Did it strike you that this was a two-edged argument? If all that is required of us be obedience to the letter of the Decalogue—then literal obedience to each command is imperative. You told us (I do not say "Pharisaically") that you do obey all these—though you find it hard work. What?—the fourth? To the letter? In every detail? If so, you are a much maligned man. Pray understand that I am not expounding the Law of the Two Tables; I am merely following your exposition of Christian Duty.
Clearly, the rule of life you laid down in your defence of smoking is this:—That a Christian man is at liberty to exercise self-indulgence in all matters against which there is no direct and express command in Scripture. I have not so learned Christ. I read the Master's command, "DENY THYSELF, take up thy cross, and follow me [Matt. 16:24; Mark 8:34; Mark 10:21; Luke 9:23; Luke 14:27]," and my chief object in addressing you is to point out the essential viciousness of the principle you laid down.
I will do this, not by argument, but by use. Let us hear your utterance, and then listen attentively to the echoes of that utterance which may be imagined to come from persons whose inclination leads them, not to smoking, but to other indulgences which
Christians condemn, but which are not prohibited by express command:—
The Rev C. H. SPURGEON says (I quote the Christian World's report):—"If any body can show me in the Bible the command, 'Thou shalt not smoke,' I am ready to keep it; but I haven't found it yet. I find ten commandments, and it's as much as I can do to keep them; and I've no desire to make them into eleven or twelve."

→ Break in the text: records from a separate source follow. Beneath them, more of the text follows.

--- src/sv/gnmd_pkg.sv ---
// ----------------------------------------------------------------------------
// gnmd_pkg
// Shared types and constants of the grey neighbour contour block.
// ----------------------------------------------------------------------------
package gnmd_pkg;

    localparam int PIX_W       = 8;
    localparam int PIX_MAX     = 255;
    localparam int IMG_W_BITS  = 12;
    localparam int IMG_H_BITS  = 13;
    localparam int ROW_W       = 13;
    localparam int CFG_INDEX_W = 2;
    localparam int CFG_DATA_W  = 13;

    localparam logic [CFG_INDEX_W-1:0] REG_IMAGE_WIDTH  = CFG_INDEX_W'(0);
    localparam logic [CFG_INDEX_W-1:0] REG_IMAGE_HEIGHT = CFG_INDEX_W'(1);

    localparam int WIDTH_RESET  = 640;
    localparam int HEIGHT_RESET = 480;
    localparam int HEIGHT_MAX   = 4096;

    // grey = floor((30 R + 59 G + 11 B) / 100), division by reciprocal
    localparam int W_RED       = 30;
    localparam int W_GREEN     = 59;
    localparam int W_BLUE      = 11;
    localparam int SUM_W       = 15;
    localparam int RECIP       = 5243;
    localparam int RECIP_W     = 13;
    localparam int RECIP_SHIFT = 19;

    localparam int FIFO_DEPTH = 8;

    typedef logic [PIX_W-1:0] pix_t;
    typedef pix_t [2:0][2:0] win_t;

    typedef struct packed {
        logic have;
        logic eof;
        logic top;
        logic bottom;
        logic left;
        logic right;
    } pos_t;

    typedef struct packed {
        pix_t contour;
        logic eof;
    } res_t;

endpackage
==> config.mk <==
export PLATFORM = sky130hd
export DESIGN_NAME = sact_victim
export DESIGN_NICKNAME = d
export VERILOG_FILES = /design/src/rtl/sact_pkg.sv /design/src/rtl/sact_victim.sv
export SDC_FILE = /design/constraint.sdc
export NUM_CORES = 1
export LEC_CHECK = 0
export ABC_CLOCK_PERIOD_IN_PS = 30300
export BUFFER_PORTS_ARGS = -buffer_cell sky130_fd_sc_hd__buf_2
export CAP_MARGIN = 20
export CORE_ASPECT_RATIO = 0.5
export CORE_UTILIZATION = 30
export DETAILED_ROUTE_END_ITERATION = 12
export PLACE_DENSITY = 0.58
export SLEW_MARGIN = 5
export SYNTH_ARGS = -nofsm -noshare
export SYNTH_HDL_FRONTEND = slang
export SYNTH_SLANG_ARGS = --single-unit
export TNS_END_PERCENT = 30
==> constraint.sdc <==
create_clock -name vclk -period 30.3
set_input_delay 3.03 -clock vclk [all_inputs]
set_output_delay 3.03 -clock vclk [all_outputs]
set_load 0.03 [all_outputs]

ECHO No. 1.—"If anybody can show me in the Bible the command, 'Thou shalt not frequent the play-house,' I am ready to keep it; but I haven't found it yet. I find ten commandments, and it's as much as I can do to keep them; and I've no desire to make them into eleven or twelve."
ECHO No. 2.—"If anybody can show me in the Bible the command, 'Thou shalt not frequent the race-course, and share in the betting,' I am ready to keep it; but I haven't found it yet. I find ten commandments, and it's as much as I can do to keep them; and I've no desire to make them into eleven or twelve."

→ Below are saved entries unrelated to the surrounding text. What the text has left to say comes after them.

File: config.mk
export PLATFORM = sky130hd
export DESIGN_NAME = next_fit_bitmap_id_allocator
export DESIGN_NICKNAME = d
export VERILOG_FILES = /design/src/design/nfa_pkg.sv /design/src/design/next_fit_bitmap_id_allocator.sv /design/src/design/nfa_ram.sv /design/src/design/nfa_pick.sv
export VERILOG_INCLUDE_DIRS = /design/src /design/src/design
export SDC_FILE = /design/constraint.sdc
export NUM_CORES = 2
export LEC_CHECK = 0
export BUFFER_PORTS_ARGS = -buffer_cell sky130_fd_sc_hd__buf_2
export CELL_PAD_IN_SITES_DETAIL_PLACEMENT = 1
export CELL_PAD_IN_SITES_GLOBAL_PLACEMENT = 1
export CORE_ASPECT_RATIO = 1.1
export CORE_MARGIN = 3
export CORE_UTILIZATION = 52
export CTS_BUF_LIST = sky130_fd_sc_hd__clkbuf_16
export CTS_CLUSTER_SIZE = 30
export DETAILED_ROUTE_END_ITERATION = 10
export GPL_ROUTABILITY_DRIVEN = 0
export PLACE_DENSITY_LB_ADDON = 0.1
export SLEW_MARGIN = 20
export SYNTH_ARGS = -nofsm -noshare
export SYNTH_HDL_FRONTEND = slang
export SYNTH_HIERARCHICAL = 1
export SYNTH_SLANG_ARGS = --single-unit
File: constraint.sdc
create_clock -name clock -period 12.2 [get_ports clock]
set_input_delay 1.83 -clock clock [delete_from_list [all_inputs] [get_ports clock]]
set_output_delay 1.83 -clock clock [all_outputs]
set_load 0.02 [all_outputs]
File: src/design/assert_macros.svh
// Assertion helpers used by the allocator design.
`ifndef ASSERT_MACROS_SVH
`define ASSERT_MACROS_SVH

// Same-cycle implication, checked outside reset.
`define ASSERT_IMPLIES(label, clk, rst, ante, cons, msg) \
   label: assert property (@(posedge clk) disable iff (rst) (ante) |-> (cons)) \
      else $error(msg);

// Next-cycle implication, checked outside reset.
`define ASSERT_NEXT(label, clk, rst, ante, cons, msg) \
   label: assert property (@(posedge clk) disable iff (rst) (ante) |=> (cons)) \
      else $error(msg);

`endif

File: src/design/nfa_pkg.sv
package nfa_pkg;

   localparam int ID_COUNT   = 1024;
   localparam int WORD_SHIFT = 5;
   localparam int WORD_BITS  = 32;
   localparam int WORD_COUNT = (ID_COUNT + WORD_BITS - 1) >> WORD_SHIFT;
   localparam int WORD_AW    = (WORD_COUNT > 1) ? $clog2(WORD_COUNT) : 1;
   localparam int SLOT_W     = WORD_AW + WORD_SHIFT;
   localparam int CNT_W      = $clog2(WORD_COUNT + 1);
   localparam int ID_W       = 28;
   localparam int TYPE_W     = 4;
   localparam int HANDLE_W   = ID_W + TYPE_W;

   // Slots that exist in the last bitmap word.
   localparam int LAST_BITS = ID_COUNT - (WORD_COUNT - 1) * WORD_BITS;
   localparam logic [WORD_BITS-1:0] LAST_MASK =
      WORD_BITS'((64'd1 << LAST_BITS) - 64'd1);

   localparam logic [1:0] STATUS_ALLOCATED = 2'd0;
   localparam logic [1:0] STATUS_FREED     = 2'd1;
   localparam logic [1:0] STATUS_FULL      = 2'd2;
   localparam logic [1:0] STATUS_IGNORED   = 2'd3;

   localparam logic ACTION_ALLOC = 1'b0;
   localparam logic ACTION_FREE  = 1'b1;

   typedef enum logic [1:0] {
      ST_IDLE,
      ST_SCAN,
      ST_FREE
   } state_type;

   typedef struct packed {
      logic                  hit;
      logic [WORD_SHIFT-1:0] bit_pos;
   } pick_type;

endpackage

File: src/design/next_fit_bitmap_id_allocator.sv
// Next-fit handle allocator over a used-bitmap of nfa_pkg::ID_COUNT slots, held
// 32 slots to a word in a one-port-read, one-port-write RAM. A request is taken
// when start is high and busy is low; its single response shows on rsp_handle
// and rsp_status for exactly one cycle with rsp_valid high, and the receiver
// cannot stall it, so capture it in that cycle. A free of handle 0 or of a slot
// beyond range answers the cycle after it is taken and never raises busy. A
// valid free reads the word, then clears the bit and writes it back. An
// allocate first reads the word holding the slot one past the last grant; the
// scan then reads one word per cycle from the RAM until a free slot turns up,
// so the worst case (full or nearly full bitmap) reads WORD_COUNT + 1 words.
// The bitmap needs no clearing pass after reset: a per-word valid flag, cleared
// by reset, makes a never-written word read as all free.
module next_fit_bitmap_id_allocator (
   input  logic                          clock,
   input  logic                          reset,
   input  logic                          start,
   output logic                          busy,
   input  logic                          req_action,
   input  logic [nfa_pkg::TYPE_W-1:0]    req_lane_type,
   input  logic [nfa_pkg::HANDLE_W-1:0]  req_request_handle,
   output logic                          rsp_valid,
   output logic [nfa_pkg::HANDLE_W-1:0]  rsp_handle,
   output logic [1:0]                    rsp_status
);

`include "assert_macros.svh"

   localparam logic [nfa_pkg::WORD_AW-1:0] LAST_WORD =
      nfa_pkg::WORD_AW'(nfa_pkg::WORD_COUNT - 1);

   nfa_pkg::state_type state_ff, state_in;

   logic [nfa_pkg::WORD_AW-1:0]    word_ff, word_in;
   logic [nfa_pkg::WORD_SHIFT-1:0] lo_bit_ff, lo_bit_in;
   logic [nfa_pkg::CNT_W-1:0]      count_ff, count_in;
   logic [nfa_pkg::TYPE_W-1:0]     type_ff, type_in;
   logic [nfa_pkg::SLOT_W-1:0]     last_ff, last_in;
   logic [nfa_pkg::WORD_COUNT-1:0] valid_ff, valid_in;

   logic                           rsp_valid_ff, rsp_valid_in;
   logic [nfa_pkg::HANDLE_W-1:0]   rsp_handle_ff, rsp_handle_in;
   logic [1:0]                     rsp_status_ff, rsp_status_in;

   // RAM port signals
   logic                            rd_en, wr_en;
   logic [nfa_pkg::WORD_AW-1:0]     rd_addr;
   logic [nfa_pkg::WORD_BITS-1:0]   rd_data, wr_data;

   logic [nfa_pkg::WORD_BITS-1:0]   word_eff;
   logic [nfa_pkg::WORD_BITS-1:0]   lim_mask, ge_mask, search_mask;
   nfa_pkg::pick_type               pick;

   logic [nfa_pkg::SLOT_W-1:0]      next_slot, free_slot, grant_slot;
   logic [nfa_pkg::ID_W-1:0]        req_id;
   logic [nfa_pkg::WORD_AW-1:0]     next_word;

   nfa_ram #(
      .WIDTH (nfa_pkg::WORD_BITS),
      .DEPTH (nfa_pkg::WORD_COUNT)
   ) u_bitmap (
      .clock   (clock),
      .wr_en   (wr_en),
      .wr_addr (word_ff),
      .wr_data (wr_data),
      .rd_en   (rd_en),
      .rd_addr (rd_addr),
      .rd_data (rd_data)
   );

   nfa_pick u_pick (
      .used_word   (word_eff),
      .search_mask (search_mask),
      .pick        (pick)
   );

   // A word never written since reset holds no used slots.
   assign word_eff = valid_ff[word_ff] ? rd_data : '0;

   // Slots past ID_COUNT in the last word count as used. The first look at
   // the start word covers the start bit and above; the closing look covers
   // the bits below it, so the last granted slot is examined last.
   always_comb begin
      lim_mask = (word_ff == LAST_WORD) ? nfa_pkg::LAST_MASK : '1;
      ge_mask = '1 << lo_bit_ff;
      if (count_ff == '0) begin
         search_mask = lim_mask & ge_mask;
      end else if (count_ff == nfa_pkg::CNT_W'(nfa_pkg::WORD_COUNT)) begin
         search_mask = lim_mask & ~ge_mask;
      end else begin
         search_mask = lim_mask;
      end
   end

   assign next_slot = (last_ff == nfa_pkg::SLOT_W'(nfa_pkg::ID_COUNT - 1)) ?
                      '0 : last_ff + nfa_pkg::SLOT_W'(1);
   assign req_id     = req_request_handle[nfa_pkg::ID_W-1:0];
   assign free_slot  = nfa_pkg::SLOT_W'(req_id - nfa_pkg::ID_W'(1));
   assign grant_slot = {word_ff, pick.bit_pos};
   assign next_word  = (word_ff == LAST_WORD) ? '0 : word_ff + nfa_pkg::WORD_AW'(1);

   always_comb begin
      state_in      = state_ff;
      word_in       = word_ff;
      lo_bit_in     = lo_bit_ff;
      count_in      = count_ff;
      type_in       = type_ff;
      last_in       = last_ff;
      valid_in      = valid_ff;
      rsp_valid_in  = 1'b0;
      rsp_handle_in = rsp_handle_ff;
      rsp_status_in = rsp_status_ff;
      rd_en         = 1'b0;
      rd_addr       = word_ff;
      wr_en         = 1'b0;
      wr_data       = word_eff;

      case (state_ff)
         nfa_pkg::ST_IDLE: begin
            if (start) begin
               type_in = req_lane_type;
               if (req_action == nfa_pkg::ACTION_ALLOC) begin
                  // Fetch the word holding the slot one past the last grant.
                  word_in   = next_slot[nfa_pkg::SLOT_W-1:nfa_pkg::WORD_SHIFT];
                  lo_bit_in = next_slot[nfa_pkg::WORD_SHIFT-1:0];
                  count_in  = '0;
                  rd_en     = 1'b1;
                  rd_addr   = word_in;
                  state_in  = nfa_pkg::ST_SCAN;
               end else if (req_id == '0 ||
                            req_id > nfa_pkg::ID_W'(nfa_pkg::ID_COUNT)) begin
                  // Out-of-range free: answer at once, touch nothing.
                  rsp_valid_in  = 1'b1;
                  rsp_handle_in = '0;
                  rsp_status_in = nfa_pkg::STATUS_IGNORED;
               end else begin
                  word_in   = free_slot[nfa_pkg::SLOT_W-1:nfa_pkg::WORD_SHIFT];
                  lo_bit_in = free_slot[nfa_pkg::WORD_SHIFT-1:0];
                  rd_en     = 1'b1;
                  rd_addr   = word_in;
                  state_in  = nfa_pkg::ST_FREE;
               end
            end
         end
         nfa_pkg::ST_SCAN: begin
            if (pick.hit) begin
               // Mark the slot used and write the word back.
               wr_en             = 1'b1;
               wr_data           = word_eff | (nfa_pkg::WORD_BITS'(1) << pick.bit_pos);
               valid_in[word_ff] = 1'b1;
               last_in           = grant_slot;
               rsp_valid_in      = 1'b1;
               rsp_handle_in     = {type_ff,
                                    nfa_pkg::ID_W'(grant_slot) + nfa_pkg::ID_W'(1)};
               rsp_status_in     = nfa_pkg::STATUS_ALLOCATED;
               state_in          = nfa_pkg::ST_IDLE;
            end else if (count_ff == nfa_pkg::CNT_W'(nfa_pkg::WORD_COUNT)) begin
               rsp_valid_in  = 1'b1;
               rsp_handle_in = '0;
               rsp_status_in = nfa_pkg::STATUS_FULL;
               state_in      = nfa_pkg::ST_IDLE;
            end else begin
               // Advance to the next word, wrapping round.
               word_in  = next_word;
               count_in = count_ff + nfa_pkg::CNT_W'(1);
               rd_en    = 1'b1;
               rd_addr  = next_word;
            end
         end
         nfa_pkg::ST_FREE: begin
            wr_en             = 1'b1;
            wr_data           = word_eff & ~(nfa_pkg::WORD_BITS'(1) << lo_bit_ff);
            valid_in[word_ff] = 1'b1;
            rsp_valid_in      = 1'b1;
            rsp_handle_in     = '0;
            rsp_status_in     = nfa_pkg::STATUS_FREED;
            state_in          = nfa_pkg::ST_IDLE;
         end
         default: begin
            state_in = nfa_pkg::ST_IDLE;
         end
      endcase
   end

   always_ff @(posedge clock) begin
      if (reset) begin
         state_ff     <= nfa_pkg::ST_IDLE;
         last_ff      <= '0;
         valid_ff     <= '0;
         rsp_valid_ff <= 1'b0;
      end else begin
         state_ff     <= state_in;
         last_ff      <= last_in;
         valid_ff     <= valid_in;
         rsp_valid_ff <= rsp_valid_in;
      end
   end

   // Payload registers: no reset.
   always_ff @(posedge clock) begin
      word_ff       <= word_in;
      lo_bit_ff     <= lo_bit_in;
      count_ff      <= count_in;
      type_ff       <= type_in;
      rsp_handle_ff <= rsp_handle_in;
      rsp_status_ff <= rsp_status_in;
   end

   assign busy       = (state_ff != nfa_pkg::ST_IDLE);
   assign rsp_valid  = rsp_valid_ff;
   assign rsp_handle = rsp_handle_ff;
   assign rsp_status = rsp_status_ff;

   // An accepted request either starts work or answers in the next cycle.
   `ASSERT_NEXT(a_accept_progress, clock, reset, start && !busy, busy || rsp_valid, "request dropped")
   // A granted handle never carries slot field zero.
   `ASSERT_IMPLIES(a_grant_nonzero, clock, reset, rsp_valid && rsp_status == nfa_pkg::STATUS_ALLOCATED, rsp_handle[nfa_pkg::ID_W-1:0] != '0, "zero grant")
   // Every other response carries handle zero.
   `ASSERT_IMPLIES(a_other_zero, clock, reset, rsp_valid && rsp_status != nfa_pkg::STATUS_ALLOCATED, rsp_handle == '0, "nonzero handle")
   // The scan never reads past the closing look at the start word.
   `ASSERT_IMPLIES(a_scan_bound, clock, reset, state_ff == nfa_pkg::ST_SCAN, count_ff <= nfa_pkg::CNT_W'(nfa_pkg::WORD_COUNT), "scan overrun")

endmodule

File: src/design/nfa_ram.sv
module nfa_ram #(
   parameter int WIDTH = 32,
   parameter int DEPTH = 32
) (
   input  logic                                     clock,
   input  logic                                     wr_en,
   input  logic [((DEPTH > 1) ? $clog2(DEPTH) : 1)-1:0] wr_addr,
   input  logic [WIDTH-1:0]                         wr_data,
   input  logic                                     rd_en,
   input  logic [((DEPTH > 1) ? $clog2(DEPTH) : 1)-1:0] rd_addr,
   output logic [WIDTH-1:0]                         rd_data
);

   logic [WIDTH-1:0] mem_ff [DEPTH];
   logic [WIDTH-1:0] rd_data_ff;

   always_ff @(posedge clock) begin
      if (wr_en) begin
         mem_ff[wr_addr] <= wr_data;
      end
      if (rd_en) begin
         rd_data_ff <= mem_ff[rd_addr];
      end
   end

   assign rd_data = rd_data_ff;

endmodule

File: src/design/nfa_pick.sv
module nfa_pick (
   input  logic [nfa_pkg::WORD_BITS-1:0] used_word,
   input  logic [nfa_pkg::WORD_BITS-1:0] search_mask,
   output nfa_pkg::pick_type             pick
);

   logic [nfa_pkg::WORD_BITS-1:0] cand;

   // Lowest free slot among the searched positions wins.
   always_comb begin
      cand = ~used_word & search_mask;
      pick.hit = |cand;
      pick.bit_pos = '0;
      for (int i = nfa_pkg::WORD_BITS - 1; i >= 0; i--) begin
         if (cand[i]) begin
            pick.bit_pos = nfa_pkg::WORD_SHIFT'(i);
         end
      end
   end

endmodule

* After elaboration in Yosys (flattened, before gate mapping)
Memories as Yosys holds them, arrays and structs flattened. A register that Yosys moved wholly into a read port is not among the register bits.
Cells that the tools add are included.
** Word-level totals
- Flip-flop bits (word level) :: 99
- Memory bits (writable) :: 1024
- Output and inout bits :: 36
- Word-level logic and storage cells :: 153
- Memories :: 1
** Cells by class
- $add $sub $neg :: 5
- Magnitude comparators :: 3
- Eq/ne operators :: 15
- Shift operators :: 3
- Mux-type cells :: 92
- Bitwise logic cells :: 7
- Reductions and logical operators :: 17
** Memory list
- u_bitmap.mem_ff :: words 32, bits a word 32, rd ports 1, clocked after memory_dff 1, write ports 1, line nfa_ram.sv:14 : logic [WIDTH-1:0] mem_ff [DEPTH];
** Operator list (count)
- 32-bit 2-to-1 mux :: 10
- 5-bit 2-to-1 mux :: 40
- 32-bit case mux with 2 select lines :: 2
- 32-bit inverter :: 3
- 32-bit case mux with 3 select lines :: 1
- 32-bit AND :: 2
- 32-bit OR :: 2
- 1-bit by 5-bit << shifter with 32-bit output (first input constant) :: 2
- 32-bit OR reduction :: 1
- 32-bit by 5-bit << shifter with 32-bit output (first input constant) :: 1
- 28-bit by 11-bit > comparator with 1-bit output (second input constant) :: 1
- 28-bit zero test :: 1
- 6-bit 2-to-1 mux :: 4
- 2-bit 2-to-1 mux :: 10
- 2-bit inequality test (second input constant) :: 8
- 1-bit 2-to-1 mux :: 15
- 6-bit case mux with 2 select lines :: 1
- 10-bit by 1-bit adder with 11-bit output (second input constant) :: 1
- 10-bit by 1-bit adder with 10-bit output (second input constant) :: 1
- 10-bit == test (second input constant) :: 1
- 10-bit 2-to-1 mux :: 1
- 5-bit case mux with 2 select lines :: 1
- 5-bit AND reduction :: 2
- 10-bit by 1-bit subtractor with 10-bit output (second input constant) :: 1
- 23 further kinds :: 30

* Logic depth before layout (Yosys ltp)
- Depth after elaboration :: 41
- Mapped depth :: 24

* Cells and area by module
The synthesis kept the hierarchy.
** Modules (own cells, without submodules)
- nfa_ram :: instances 1, cells each 2260, area each 40812.9 µm²
- next_fit_bitmap_id_allocator :: instances 1, cells each 743, area each 5915.7 µm²
- nfa_pick :: instances 1, cells each 100, area each 673.1 µm²

* Worst setup path before layout
OpenSTA, ideal clock, no wires.
- Path type :: reg2reg
- Start :: register word_ff[0] in the netlist's numbering
- End :: memory u_bitmap.mem_ff[20][0] (enable)
- Data arrival time :: 5.516 ns
- Path slack :: 6.263 ns
- Stages on the path, launching flop included :: 18
- Cells stage by stage :: dfxtp_1 -> buf_2 -> buf_2 -> mux4_2 -> a22oi_1 -> nand4_1 -> clkbuf_1 -> and2_1 -> or2b_2 -> nand4_1 -> nor3_2 -> nand3b_1 -> and2_1 -> clkbuf_1 -> o21a_1 -> or3b_2 -> clkbuf_1 -> nor2_1
** RTL lines
- from (decl) :: line next_fit_bitmap_id_allocator.sv:33 : logic [nfa_pkg::WORD_AW-1:0] word_ff, word_in;
- from (signal assigned) :: line next_fit_bitmap_id_allocator.sv:200 : word_ff <= word_in;
- to (decl) :: line nfa_ram.sv:14

==> results.cfg <==
[status]
outcome = complete, no violations

[layout]
final_util_pct = 58.3
n_antenna_cell = 0
area.sequential_sq_mm = 0.0337
syn2layout_area_growth_pct = 10.6
layout_commonest_cell = edfxtp_1
multi_input_area_sq_mm = 0.0129
drive_above_1_share_pct = 11.4
fillers = 8261
final_cell_mix = edfxtp_1, mux2i_1, nand2_1, a21oi_1, nand3_1
finalNonFillerCells = 4416
fin_nets = 3220

[setup_path]
endpoint_kind = flip-flop
cp_max_fo = 110
startpoint_type = flip-flop
cp_cell_sequence = inv_1, nor3_1, a22oi_1, nand4_1, buf_4, and2_1, nor2b_4, nor4_4, nand3b_1, nor3_2, nand3b_1, a21oi_1, nand2_1, o32ai_1, a221o_4, buf_12, buf_4, mux2i_1, a22o_1, nor3_1, a31oi_1, nand3_1
cp_slowest_cell = dfxtp_1
required_ps = 12620
worstSetupPathType = reg -> reg
max_stage_delay_ps = 790
arrival_ps = 8640

[clocking]
cts_resized = 0
root_buffer = clkbuf_16
post_cts_buffers = 0
clk_pin_slew_ps = 60
cts_buffers = 113
cts_tree = done
cts_max_path_buffers = 3
htreeDepth = 3
clock_sinks = 1138
clk_latency_ps = 720
hold_buffers = 0

[detailed_routing]
drt-total-wl_microns = 133000
drtPass1Iterations = 5
dr.first_iter.drc_count = 2493
final_antenna_net_count = 0
vias = 27900
routedWlPerCell_microns = 30.1
via_per_inst = 6.32
drc = 0

[global_route]
grt_pass1_vias = 29100
gr-total-overflow = 0
grtUsageTotal_pct = 27.9
grt_pass1_wl_microns = 194000
antenna_found_initial = 1
grt_max_degree = 129

[timing]
rsz0062_at_grt = no
min_period_ps = 8220
relSlewSlack_pct = 21.5
tightest_slew_ps = 1180
clock_skew_ps = 34.9
maxSlewViolCount = 0
period_share_pct = 67.4
hold_viol_final = 0
finalSetupViolations = 0
finalSetupTns_ps = 0
fmax_mhz = 122
holdWs_ps = 469

[synth]
yosys_warnings = 6
synthFlopType = edfxtp_1
syn_avg_cell_area_sq_um = 15.3
async_reset_ff_share_pct = 0
yosysTopAreaCell = edfxtp_1
synth_cell_type_count = 73
synthCells = 3103
ys_seq_area_share_pct = 71.0
synth_top_area_share_pct = 68.9
ys_ff_latch = 1138
synth_area_sq_mm = 0.0474
synth_edf_count = 1088
synthTopCellsByArea = edfxtp_1, mux2i_1, dfxtp_1, nand2_1, a21oi_1

[floorplanning]
die_w_microns = 294
chipHeight_microns = 323
io_pins = 76
rows = 115
start_util_pct = 52.7
dieArea_sq_mm = 0.0948
core_area_sq_mm = 0.0899

[power]
leakage_nw = 16.3
power_mw = 8.57
ir_drop_uv = 116
pwr_density_cell_mw_per_mm2 = 163

[job]
timing.max_cap.violations = 0

[place]
port_buffers = 54
place.detailed.hpwl_microns = 70000
dp.cells = 4213

[worst_hold_path]
hold_class = reg -> reg
## per-layer routing
metal / vias to the layer above / routed length, microns / part of all wire, % / global-route usage (%)
li1: 12100 / - / - / -
met1: 14700 / 54400 / 41 / 36.9
met2: 940 / 66900 / 50 / 48.3
met3: 220 / 7680 / 5.8 / 3.55
met4: 2 / 3950 / 3.0 / 9.13
met5: - / 14 / 0.011 / 0
## cells in the mapped netlist, drive strengths merged (14+ instances only)
library cell and count:
ha 20, nand2 214, inv 27, a21oi 156, xnor2 37, and3 21
and2 44, edfxtp 1088, dfxtp 50, nor2b 27, a22oi 102, xor2 14
nand3 117, clkbuf 94, a31oi 42, a32o 33, nor3 46, nor2 110
buf 108, o21ai 48, a22o 66, mux2i 512, nand2b 23
## cells by family after synthesis
logic type | share of synthesized area, %
flip-flops | 71.0
AND/OR/NAND/NOR | 6.90
multiplexers | 11.2
AO/OA/AOI/OAI | 6.83
buffers and inverters | 2.56
XOR/XNOR | 0.942
adder cells (fa/ha/maj) | 0.528
other | 0.00791
## final cells by class
| cell class | count | share of cell area, % |
|---|---|---|
| tap | 1170 | 2.79 |
| clock inverter | 88 | 1.10 |
| inverter | 27 | 0.193 |
| sequential | 1138 | 64.2 |
| timing repair buffer | 128 | 1.72 |
| clock buffer | 113 | 5.39 |
| multi-input combinational | 1752 | 24.6 |
## per-stage QoR
stage,setup WS (ps),instance area [sq um]
2_1_floorplan,6260,47500
3_3_place_gp,4210,49000
3_5_place_dp,4010,49000
4_1_cts,3980,52400
5_1_grt,3600,52400
6_report,3980,52400
## report_power, final
group	internal (mW)	switching [mW]	total [mW]
registers	4.37	0.0365	4.41
clock network	1.77	1.46	3.23
logic	0.250	0.684	0.935
total	6.39	2.18	8.57
## sequential cells by signal (all words and copies together), names as in the netlist, 4 cells and up
name,count
count_ff,6
last_ff,10
lo_bit_ff,5
rsp_handle,15
type_ff,4
u_bitmap/mem_ff,1024
u_bitmap/rd_data,32
valid_ff,32
word_ff,5
## worst paths after layout
kind / from / cells after the start / slack [ps] / to
setup / recovery: word_ff[3] / 22 / 3980 / u_bitmap/rd_data[17]
hold / removal: valid_ff[26] / 2 / 470 / valid_ff[26]
setup reg to reg: word_ff[3] / 22 / 3980 / u_bitmap/rd_data[17]
hold reg to reg: valid_ff[26] / 2 / 470 / valid_ff[26]
## critical path, delay by kind of cell (launching register included)
family	cells	cell delay (ps)
buffers and inverters	4	1940
and+or+nand+nor	11	2650
DFF	1	790
AOI/OAI and AO/OA	6	1990
muxes	1	250
No activity file was read; power rests on OpenSTA's default activity.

ECHO No. 3.—"If anybody can show me in the Bible the command, 'Thou shalt not gamble with cards or dice,' I am ready to keep it; but I haven't found it yet. I find ten commandments, and it's as much as I can do to keep them; and I've no desire to make them into eleven or twelve."
ECHO No. 4 (once very popular in the Southern States of America).—"If anybody can show me in the Bible the command, 'Thou shalt not hold slaves,' I am ready to keep it; but I haven't found it yet. I find ten commandments, and it's as much as I can do to keep them; and I've no desire to make them into eleven or twelve."
Illustrations might be multiplied, but these may suffice.
Yet one word. Can any Christian picture to himself the
Blessed Master with "a good cigar in His mouth?" Should we
not be shocked to see such a representation—even though painted
with all the exquisite skill of the best of the old masters? I
think so. Practical Christianity consists in a constant endeavor to
to be in all things like Christ.
97, Camberwell Road,
|I am, Sir,|
|W. M. HUTCHINGS.|
Also by W. M. Hutchings
|Christianity and Secularism Contrasted: Report of the Two Nights' Debate, at Wigan, Between Iconoclast [i.e. Charles Bradlaugh] and W.M. Hutchings (with Charles Bradlaugh, 1833-1891) (London: Barker and Holyoake, 1861)|
|Adults must not set a bad example. See Meta Lander, The Tobacco Problem (Boston: Lee and Shepard, 1882), pages 271 and 282.|
Rev. Spurgeon did change position in response to pleas such as the above. The tobacco lobby made an advertisement saying, 'Smoke the Cigars that Spurgeon Smokes.' He came to realize that such a message about him and his example undermined his testimony, so he stopped smoking.